PROMPT:
Would you please transcribe, exactly as written, the lines of the entries below starting at the one that holds "55 | 45.41 |" and ending at the one that holds "4 | 1.152 |", both included?
PROVIDED INFORMATION below:
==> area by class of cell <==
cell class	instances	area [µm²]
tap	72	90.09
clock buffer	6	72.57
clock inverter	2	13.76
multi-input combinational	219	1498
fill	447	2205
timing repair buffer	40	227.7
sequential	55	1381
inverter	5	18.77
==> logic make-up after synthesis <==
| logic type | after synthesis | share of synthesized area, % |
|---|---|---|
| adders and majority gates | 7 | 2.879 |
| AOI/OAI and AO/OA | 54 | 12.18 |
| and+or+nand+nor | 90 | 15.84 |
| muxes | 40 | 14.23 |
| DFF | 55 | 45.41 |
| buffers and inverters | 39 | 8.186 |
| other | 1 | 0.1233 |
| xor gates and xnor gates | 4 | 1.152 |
End of PROVIDED INFORMATION.
PROVIDED INFORMATION below:
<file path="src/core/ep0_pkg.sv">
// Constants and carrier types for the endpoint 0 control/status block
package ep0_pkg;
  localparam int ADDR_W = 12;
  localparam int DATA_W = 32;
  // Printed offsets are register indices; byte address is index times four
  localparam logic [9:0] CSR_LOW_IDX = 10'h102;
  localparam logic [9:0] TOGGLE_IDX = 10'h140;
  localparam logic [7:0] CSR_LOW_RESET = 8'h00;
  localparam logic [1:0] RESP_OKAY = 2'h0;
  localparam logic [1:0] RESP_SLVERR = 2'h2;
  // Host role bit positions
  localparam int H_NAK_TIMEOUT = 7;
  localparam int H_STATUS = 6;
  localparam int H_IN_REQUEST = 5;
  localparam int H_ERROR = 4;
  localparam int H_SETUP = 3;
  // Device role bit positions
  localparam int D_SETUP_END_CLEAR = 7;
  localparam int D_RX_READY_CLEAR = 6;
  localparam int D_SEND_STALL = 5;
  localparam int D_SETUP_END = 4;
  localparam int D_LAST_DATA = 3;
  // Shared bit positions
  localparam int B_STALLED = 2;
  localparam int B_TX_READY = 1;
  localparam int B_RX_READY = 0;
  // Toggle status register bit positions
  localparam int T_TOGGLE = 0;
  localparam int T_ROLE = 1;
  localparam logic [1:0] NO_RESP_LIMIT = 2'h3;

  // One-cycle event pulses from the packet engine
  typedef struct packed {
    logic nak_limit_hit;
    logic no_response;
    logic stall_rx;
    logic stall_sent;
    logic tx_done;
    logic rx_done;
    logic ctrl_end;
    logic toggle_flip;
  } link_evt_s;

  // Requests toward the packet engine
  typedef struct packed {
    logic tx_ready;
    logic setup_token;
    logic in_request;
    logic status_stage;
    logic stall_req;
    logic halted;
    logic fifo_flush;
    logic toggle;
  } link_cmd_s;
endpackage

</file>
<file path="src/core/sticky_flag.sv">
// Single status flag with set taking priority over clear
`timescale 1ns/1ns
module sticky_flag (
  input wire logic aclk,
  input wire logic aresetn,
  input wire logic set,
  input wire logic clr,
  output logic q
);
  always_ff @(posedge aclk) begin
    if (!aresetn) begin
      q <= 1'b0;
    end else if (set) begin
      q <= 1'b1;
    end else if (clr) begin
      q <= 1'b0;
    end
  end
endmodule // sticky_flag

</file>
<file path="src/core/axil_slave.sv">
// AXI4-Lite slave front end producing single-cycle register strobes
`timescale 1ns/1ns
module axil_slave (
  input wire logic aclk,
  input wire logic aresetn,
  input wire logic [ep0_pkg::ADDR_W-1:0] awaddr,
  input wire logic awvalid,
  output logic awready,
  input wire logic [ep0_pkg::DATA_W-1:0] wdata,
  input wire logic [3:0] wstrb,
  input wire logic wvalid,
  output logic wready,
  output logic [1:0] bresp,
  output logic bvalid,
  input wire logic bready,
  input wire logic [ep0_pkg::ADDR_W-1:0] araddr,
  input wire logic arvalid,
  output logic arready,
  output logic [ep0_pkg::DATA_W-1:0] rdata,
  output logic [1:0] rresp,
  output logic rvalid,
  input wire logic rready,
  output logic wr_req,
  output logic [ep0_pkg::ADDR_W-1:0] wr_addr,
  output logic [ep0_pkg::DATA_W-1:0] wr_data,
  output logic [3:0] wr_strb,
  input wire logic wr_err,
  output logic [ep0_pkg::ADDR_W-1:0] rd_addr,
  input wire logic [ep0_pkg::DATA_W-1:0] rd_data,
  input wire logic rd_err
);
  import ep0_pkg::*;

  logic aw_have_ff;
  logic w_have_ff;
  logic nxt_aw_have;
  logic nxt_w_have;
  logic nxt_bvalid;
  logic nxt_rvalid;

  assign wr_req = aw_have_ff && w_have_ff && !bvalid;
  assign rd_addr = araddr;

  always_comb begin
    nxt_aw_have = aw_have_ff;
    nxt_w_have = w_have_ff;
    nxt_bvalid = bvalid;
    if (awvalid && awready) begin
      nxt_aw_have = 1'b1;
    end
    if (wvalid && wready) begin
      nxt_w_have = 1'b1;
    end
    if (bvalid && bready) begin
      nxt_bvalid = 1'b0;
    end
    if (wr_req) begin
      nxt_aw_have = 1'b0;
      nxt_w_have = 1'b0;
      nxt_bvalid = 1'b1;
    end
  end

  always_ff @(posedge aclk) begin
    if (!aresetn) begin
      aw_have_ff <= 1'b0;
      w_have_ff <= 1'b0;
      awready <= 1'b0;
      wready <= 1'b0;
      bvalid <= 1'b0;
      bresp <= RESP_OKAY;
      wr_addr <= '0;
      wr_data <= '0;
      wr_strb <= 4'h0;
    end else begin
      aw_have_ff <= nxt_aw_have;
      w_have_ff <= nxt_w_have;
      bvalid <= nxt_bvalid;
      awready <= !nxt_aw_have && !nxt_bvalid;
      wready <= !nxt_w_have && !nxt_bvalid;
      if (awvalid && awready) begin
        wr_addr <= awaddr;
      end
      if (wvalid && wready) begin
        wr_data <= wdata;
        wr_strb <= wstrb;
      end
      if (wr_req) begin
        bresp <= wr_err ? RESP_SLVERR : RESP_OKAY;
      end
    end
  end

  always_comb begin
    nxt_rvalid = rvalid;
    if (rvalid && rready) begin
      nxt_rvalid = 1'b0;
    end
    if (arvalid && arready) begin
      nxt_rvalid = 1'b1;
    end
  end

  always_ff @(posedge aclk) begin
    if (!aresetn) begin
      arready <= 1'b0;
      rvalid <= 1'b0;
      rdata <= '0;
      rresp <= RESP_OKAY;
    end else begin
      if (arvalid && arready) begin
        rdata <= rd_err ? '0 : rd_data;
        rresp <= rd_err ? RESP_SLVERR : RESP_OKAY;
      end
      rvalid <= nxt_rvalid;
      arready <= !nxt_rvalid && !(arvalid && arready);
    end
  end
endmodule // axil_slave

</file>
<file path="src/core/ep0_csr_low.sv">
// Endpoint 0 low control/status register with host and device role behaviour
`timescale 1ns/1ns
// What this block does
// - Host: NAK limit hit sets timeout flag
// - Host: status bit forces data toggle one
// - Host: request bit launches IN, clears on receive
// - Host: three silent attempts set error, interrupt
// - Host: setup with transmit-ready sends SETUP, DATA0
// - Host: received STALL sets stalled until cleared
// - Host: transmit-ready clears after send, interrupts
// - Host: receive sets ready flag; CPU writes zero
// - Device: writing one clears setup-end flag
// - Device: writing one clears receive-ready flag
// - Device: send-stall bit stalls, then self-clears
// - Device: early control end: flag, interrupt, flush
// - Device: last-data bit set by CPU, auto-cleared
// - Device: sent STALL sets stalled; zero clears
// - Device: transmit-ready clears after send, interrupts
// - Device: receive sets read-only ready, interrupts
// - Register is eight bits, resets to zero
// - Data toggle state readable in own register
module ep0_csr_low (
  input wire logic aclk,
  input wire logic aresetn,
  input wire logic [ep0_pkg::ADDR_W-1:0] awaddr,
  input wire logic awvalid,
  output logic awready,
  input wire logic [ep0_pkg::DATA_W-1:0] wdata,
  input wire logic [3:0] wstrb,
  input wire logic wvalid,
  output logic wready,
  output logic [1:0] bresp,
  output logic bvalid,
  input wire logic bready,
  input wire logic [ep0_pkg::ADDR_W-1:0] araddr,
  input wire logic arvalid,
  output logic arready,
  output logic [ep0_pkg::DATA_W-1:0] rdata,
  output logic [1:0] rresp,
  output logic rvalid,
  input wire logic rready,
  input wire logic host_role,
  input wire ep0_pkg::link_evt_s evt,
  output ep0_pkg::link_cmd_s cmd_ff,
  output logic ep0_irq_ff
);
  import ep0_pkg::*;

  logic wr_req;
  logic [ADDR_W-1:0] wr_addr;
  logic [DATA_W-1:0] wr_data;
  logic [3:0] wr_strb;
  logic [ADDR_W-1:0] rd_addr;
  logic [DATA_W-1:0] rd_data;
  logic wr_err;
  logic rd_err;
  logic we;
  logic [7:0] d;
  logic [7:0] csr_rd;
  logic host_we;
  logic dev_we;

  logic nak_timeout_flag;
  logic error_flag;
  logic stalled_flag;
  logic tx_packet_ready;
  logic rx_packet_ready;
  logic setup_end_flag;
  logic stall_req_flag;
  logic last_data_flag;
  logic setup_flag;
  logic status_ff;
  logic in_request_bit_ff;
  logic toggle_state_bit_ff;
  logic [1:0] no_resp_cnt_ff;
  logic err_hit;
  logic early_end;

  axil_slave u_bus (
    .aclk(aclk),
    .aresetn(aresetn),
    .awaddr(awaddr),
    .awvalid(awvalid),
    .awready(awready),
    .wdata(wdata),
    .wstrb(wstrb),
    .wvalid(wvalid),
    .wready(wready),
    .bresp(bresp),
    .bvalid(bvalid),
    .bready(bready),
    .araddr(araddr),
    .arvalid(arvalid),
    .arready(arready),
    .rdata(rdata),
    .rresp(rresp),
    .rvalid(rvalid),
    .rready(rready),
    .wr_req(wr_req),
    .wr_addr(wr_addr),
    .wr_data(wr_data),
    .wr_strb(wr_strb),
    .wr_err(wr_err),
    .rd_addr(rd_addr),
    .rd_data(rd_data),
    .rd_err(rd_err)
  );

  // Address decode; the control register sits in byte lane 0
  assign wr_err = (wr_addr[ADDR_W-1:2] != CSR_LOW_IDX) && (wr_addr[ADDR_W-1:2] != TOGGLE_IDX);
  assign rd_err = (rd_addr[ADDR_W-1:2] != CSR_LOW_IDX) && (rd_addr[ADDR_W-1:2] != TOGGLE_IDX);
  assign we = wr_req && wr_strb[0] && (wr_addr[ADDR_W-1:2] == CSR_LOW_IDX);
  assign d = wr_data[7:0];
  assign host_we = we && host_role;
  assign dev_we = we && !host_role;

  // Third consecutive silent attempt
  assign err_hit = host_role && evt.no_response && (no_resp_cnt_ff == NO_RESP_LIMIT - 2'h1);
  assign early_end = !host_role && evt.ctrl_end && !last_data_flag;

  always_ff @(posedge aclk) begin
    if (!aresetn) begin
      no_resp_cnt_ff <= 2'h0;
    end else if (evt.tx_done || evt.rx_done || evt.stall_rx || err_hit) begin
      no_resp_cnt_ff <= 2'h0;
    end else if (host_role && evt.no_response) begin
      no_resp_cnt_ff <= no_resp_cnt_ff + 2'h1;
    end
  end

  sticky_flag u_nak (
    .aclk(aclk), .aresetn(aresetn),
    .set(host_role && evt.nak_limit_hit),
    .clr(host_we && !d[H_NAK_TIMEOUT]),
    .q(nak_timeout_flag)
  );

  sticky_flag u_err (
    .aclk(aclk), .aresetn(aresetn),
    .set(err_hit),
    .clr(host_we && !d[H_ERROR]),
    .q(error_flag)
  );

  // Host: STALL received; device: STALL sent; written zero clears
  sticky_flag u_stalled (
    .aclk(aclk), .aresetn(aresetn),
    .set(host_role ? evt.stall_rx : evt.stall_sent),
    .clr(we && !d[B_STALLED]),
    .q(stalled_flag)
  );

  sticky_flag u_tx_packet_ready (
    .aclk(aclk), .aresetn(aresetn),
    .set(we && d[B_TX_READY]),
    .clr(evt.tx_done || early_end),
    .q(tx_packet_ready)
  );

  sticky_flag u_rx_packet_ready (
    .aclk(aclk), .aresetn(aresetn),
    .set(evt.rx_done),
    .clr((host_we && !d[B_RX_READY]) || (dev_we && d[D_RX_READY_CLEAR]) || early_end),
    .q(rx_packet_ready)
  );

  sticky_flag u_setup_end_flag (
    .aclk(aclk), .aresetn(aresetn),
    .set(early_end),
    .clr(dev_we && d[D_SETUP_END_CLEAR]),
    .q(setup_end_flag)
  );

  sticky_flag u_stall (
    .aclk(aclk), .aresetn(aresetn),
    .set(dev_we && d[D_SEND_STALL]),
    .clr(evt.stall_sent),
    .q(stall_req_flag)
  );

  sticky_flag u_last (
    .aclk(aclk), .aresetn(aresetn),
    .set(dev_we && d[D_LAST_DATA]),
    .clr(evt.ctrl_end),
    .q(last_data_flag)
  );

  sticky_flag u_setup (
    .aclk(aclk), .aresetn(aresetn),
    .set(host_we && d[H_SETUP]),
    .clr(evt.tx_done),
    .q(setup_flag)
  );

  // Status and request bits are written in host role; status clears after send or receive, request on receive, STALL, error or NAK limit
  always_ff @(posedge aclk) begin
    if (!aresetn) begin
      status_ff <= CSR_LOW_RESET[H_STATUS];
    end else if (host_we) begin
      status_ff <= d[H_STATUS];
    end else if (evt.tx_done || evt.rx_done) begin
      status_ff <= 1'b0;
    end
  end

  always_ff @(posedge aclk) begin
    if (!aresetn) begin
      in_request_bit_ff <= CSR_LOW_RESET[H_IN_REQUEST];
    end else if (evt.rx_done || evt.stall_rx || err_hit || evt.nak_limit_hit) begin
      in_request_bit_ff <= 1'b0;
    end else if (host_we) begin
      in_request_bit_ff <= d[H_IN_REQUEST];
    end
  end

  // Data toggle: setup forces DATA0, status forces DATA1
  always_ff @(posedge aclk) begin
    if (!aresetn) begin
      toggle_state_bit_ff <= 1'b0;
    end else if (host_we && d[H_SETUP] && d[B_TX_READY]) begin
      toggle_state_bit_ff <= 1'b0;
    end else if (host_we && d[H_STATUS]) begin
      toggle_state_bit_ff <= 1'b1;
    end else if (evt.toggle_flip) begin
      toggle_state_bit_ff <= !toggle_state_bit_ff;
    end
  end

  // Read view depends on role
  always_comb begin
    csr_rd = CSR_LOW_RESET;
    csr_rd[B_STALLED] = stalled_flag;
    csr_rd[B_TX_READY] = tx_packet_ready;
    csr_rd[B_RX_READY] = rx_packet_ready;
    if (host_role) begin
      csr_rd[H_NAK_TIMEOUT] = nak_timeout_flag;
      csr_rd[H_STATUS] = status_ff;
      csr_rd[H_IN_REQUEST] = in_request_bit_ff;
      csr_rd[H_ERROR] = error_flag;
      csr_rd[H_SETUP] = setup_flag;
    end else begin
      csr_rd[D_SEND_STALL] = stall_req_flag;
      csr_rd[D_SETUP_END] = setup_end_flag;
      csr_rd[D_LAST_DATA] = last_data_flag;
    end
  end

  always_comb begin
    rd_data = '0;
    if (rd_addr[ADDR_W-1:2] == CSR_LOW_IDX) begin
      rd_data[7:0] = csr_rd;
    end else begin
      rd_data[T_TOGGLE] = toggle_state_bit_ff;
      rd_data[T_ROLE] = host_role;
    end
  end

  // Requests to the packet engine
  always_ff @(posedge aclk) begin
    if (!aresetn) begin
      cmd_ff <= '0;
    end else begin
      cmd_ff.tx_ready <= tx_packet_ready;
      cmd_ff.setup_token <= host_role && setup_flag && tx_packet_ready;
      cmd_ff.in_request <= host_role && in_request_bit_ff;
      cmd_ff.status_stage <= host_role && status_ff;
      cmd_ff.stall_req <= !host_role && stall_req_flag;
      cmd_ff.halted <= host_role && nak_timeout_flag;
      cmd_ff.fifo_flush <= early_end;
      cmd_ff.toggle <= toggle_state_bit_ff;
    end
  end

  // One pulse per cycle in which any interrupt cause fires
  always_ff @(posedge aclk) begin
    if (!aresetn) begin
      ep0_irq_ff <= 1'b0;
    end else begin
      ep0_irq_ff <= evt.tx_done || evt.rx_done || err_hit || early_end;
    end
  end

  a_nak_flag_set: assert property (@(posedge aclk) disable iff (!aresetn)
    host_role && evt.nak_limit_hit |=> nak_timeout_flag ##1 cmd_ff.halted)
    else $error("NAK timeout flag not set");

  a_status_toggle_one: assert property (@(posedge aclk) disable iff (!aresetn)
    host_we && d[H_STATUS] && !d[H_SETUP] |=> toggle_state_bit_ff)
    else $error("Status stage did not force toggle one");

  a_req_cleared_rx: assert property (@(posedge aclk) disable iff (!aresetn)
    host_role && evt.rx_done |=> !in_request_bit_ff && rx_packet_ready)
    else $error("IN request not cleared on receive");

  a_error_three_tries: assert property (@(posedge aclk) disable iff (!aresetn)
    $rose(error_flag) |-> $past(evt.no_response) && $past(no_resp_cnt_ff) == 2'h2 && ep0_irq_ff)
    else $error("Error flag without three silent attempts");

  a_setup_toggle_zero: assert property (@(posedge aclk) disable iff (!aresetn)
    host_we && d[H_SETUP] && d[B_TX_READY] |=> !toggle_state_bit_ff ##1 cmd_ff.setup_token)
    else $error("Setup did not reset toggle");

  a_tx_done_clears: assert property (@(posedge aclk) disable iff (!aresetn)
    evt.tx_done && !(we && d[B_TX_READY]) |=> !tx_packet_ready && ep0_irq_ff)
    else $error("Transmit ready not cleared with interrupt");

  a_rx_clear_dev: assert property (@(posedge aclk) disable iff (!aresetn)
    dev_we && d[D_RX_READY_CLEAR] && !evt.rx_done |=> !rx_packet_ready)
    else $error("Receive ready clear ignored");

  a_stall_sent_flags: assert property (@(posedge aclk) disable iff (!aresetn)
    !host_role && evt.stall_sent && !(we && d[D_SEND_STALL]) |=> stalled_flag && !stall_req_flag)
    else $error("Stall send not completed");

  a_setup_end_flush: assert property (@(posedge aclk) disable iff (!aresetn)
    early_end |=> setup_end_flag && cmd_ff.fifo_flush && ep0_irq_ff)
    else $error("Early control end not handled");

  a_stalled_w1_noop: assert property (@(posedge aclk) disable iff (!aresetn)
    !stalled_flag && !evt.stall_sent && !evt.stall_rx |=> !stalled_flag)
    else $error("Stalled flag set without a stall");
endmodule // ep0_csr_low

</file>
End of PROVIDED INFORMATION.
RESULT OF THIS TASK:
| DFF | 55 | 45.41 |
| buffers and inverters | 39 | 8.186 |
| other | 1 | 0.1233 |
| xor gates and xnor gates | 4 | 1.152 |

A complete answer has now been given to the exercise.